Reproduce exactly, and only, the lines below from the one containing "-export PLACE_DENSITY = 0.71" through the one containing "results.toml, run 2".
-- Data supplied follows --
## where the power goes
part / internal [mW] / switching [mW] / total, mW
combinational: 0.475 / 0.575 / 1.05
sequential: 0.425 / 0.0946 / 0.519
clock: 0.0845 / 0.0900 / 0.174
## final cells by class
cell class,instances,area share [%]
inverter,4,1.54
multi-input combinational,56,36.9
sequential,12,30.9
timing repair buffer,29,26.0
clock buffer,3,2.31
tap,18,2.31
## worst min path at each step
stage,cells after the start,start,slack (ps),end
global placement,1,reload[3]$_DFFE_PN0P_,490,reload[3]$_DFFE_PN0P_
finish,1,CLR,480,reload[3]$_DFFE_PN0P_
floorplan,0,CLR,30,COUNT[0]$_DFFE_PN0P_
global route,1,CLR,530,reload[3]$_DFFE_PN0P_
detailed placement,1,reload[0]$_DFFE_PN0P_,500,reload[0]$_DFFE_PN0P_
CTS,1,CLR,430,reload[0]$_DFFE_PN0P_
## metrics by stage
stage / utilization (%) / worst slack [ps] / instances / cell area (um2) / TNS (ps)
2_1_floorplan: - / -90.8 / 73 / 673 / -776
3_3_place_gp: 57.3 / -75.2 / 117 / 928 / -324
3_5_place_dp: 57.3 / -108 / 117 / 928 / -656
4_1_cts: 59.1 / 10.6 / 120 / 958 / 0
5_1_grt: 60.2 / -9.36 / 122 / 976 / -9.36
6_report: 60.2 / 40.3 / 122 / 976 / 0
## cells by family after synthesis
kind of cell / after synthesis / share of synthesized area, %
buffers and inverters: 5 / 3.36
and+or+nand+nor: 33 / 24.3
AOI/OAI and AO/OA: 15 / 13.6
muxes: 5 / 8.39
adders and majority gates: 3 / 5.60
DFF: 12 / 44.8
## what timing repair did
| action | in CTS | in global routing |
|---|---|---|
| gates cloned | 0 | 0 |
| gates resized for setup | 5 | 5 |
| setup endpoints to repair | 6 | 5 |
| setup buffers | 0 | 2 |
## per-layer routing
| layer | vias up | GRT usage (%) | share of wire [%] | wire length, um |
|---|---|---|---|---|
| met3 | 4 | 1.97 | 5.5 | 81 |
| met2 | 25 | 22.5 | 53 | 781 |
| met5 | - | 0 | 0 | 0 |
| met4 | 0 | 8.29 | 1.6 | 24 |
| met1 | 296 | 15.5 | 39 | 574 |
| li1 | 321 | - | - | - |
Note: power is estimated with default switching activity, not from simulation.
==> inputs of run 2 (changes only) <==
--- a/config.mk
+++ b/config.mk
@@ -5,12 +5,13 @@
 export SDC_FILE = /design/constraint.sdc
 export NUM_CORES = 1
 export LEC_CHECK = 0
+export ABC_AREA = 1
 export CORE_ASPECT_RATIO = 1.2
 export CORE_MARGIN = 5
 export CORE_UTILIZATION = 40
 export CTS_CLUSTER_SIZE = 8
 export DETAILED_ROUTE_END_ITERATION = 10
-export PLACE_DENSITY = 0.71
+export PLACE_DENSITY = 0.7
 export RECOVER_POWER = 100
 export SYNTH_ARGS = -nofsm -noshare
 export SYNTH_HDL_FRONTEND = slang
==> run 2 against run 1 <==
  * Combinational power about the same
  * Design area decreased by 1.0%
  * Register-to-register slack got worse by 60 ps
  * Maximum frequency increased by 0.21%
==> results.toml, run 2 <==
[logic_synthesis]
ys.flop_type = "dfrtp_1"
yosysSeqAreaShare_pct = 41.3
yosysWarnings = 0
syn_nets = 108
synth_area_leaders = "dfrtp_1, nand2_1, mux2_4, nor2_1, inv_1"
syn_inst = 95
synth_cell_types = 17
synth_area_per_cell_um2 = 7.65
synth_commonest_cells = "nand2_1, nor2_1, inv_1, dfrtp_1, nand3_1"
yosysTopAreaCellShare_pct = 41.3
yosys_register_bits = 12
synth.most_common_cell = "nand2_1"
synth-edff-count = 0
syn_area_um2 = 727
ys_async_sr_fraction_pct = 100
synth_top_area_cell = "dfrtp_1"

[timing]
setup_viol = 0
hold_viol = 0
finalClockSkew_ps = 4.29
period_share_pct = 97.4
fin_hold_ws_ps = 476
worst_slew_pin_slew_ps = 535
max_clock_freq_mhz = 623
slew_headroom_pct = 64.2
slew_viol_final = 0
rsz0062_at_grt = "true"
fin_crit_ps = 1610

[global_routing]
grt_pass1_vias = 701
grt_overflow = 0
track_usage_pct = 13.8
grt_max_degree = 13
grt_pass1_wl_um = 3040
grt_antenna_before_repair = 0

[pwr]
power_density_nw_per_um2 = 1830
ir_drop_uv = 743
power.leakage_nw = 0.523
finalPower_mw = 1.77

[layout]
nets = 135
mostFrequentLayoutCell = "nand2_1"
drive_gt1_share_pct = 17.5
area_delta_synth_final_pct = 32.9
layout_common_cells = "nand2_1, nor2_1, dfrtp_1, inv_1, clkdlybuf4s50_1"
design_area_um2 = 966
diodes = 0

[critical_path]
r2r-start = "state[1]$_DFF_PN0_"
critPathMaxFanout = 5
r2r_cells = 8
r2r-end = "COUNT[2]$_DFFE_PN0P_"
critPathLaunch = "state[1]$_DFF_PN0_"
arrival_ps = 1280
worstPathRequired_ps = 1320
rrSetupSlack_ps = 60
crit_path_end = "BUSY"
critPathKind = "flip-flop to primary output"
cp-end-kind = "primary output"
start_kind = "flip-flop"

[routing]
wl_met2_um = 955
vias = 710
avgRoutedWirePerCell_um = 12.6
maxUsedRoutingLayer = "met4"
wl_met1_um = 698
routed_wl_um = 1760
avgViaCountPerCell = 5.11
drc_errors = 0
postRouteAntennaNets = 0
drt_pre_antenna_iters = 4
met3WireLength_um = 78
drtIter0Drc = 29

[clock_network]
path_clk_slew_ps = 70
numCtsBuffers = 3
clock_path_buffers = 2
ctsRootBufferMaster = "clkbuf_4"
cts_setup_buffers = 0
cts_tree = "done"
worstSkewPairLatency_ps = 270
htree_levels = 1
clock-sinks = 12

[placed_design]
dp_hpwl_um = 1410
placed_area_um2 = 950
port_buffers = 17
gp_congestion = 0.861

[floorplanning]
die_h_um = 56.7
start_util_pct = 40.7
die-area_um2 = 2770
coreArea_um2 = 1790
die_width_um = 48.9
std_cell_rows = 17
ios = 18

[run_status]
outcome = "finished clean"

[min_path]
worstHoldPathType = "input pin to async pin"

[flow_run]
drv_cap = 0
-- Data supplied concluded --
Your solution:
-export PLACE_DENSITY = 0.71
+export PLACE_DENSITY = 0.7
 export RECOVER_POWER = 100
 export SYNTH_ARGS = -nofsm -noshare
 export SYNTH_HDL_FRONTEND = slang
==> run 2 against run 1 <==
  * Combinational power about the same
  * Design area decreased by 1.0%
  * Register-to-register slack got worse by 60 ps
  * Maximum frequency increased by 0.21%
==> results.toml, run 2 <==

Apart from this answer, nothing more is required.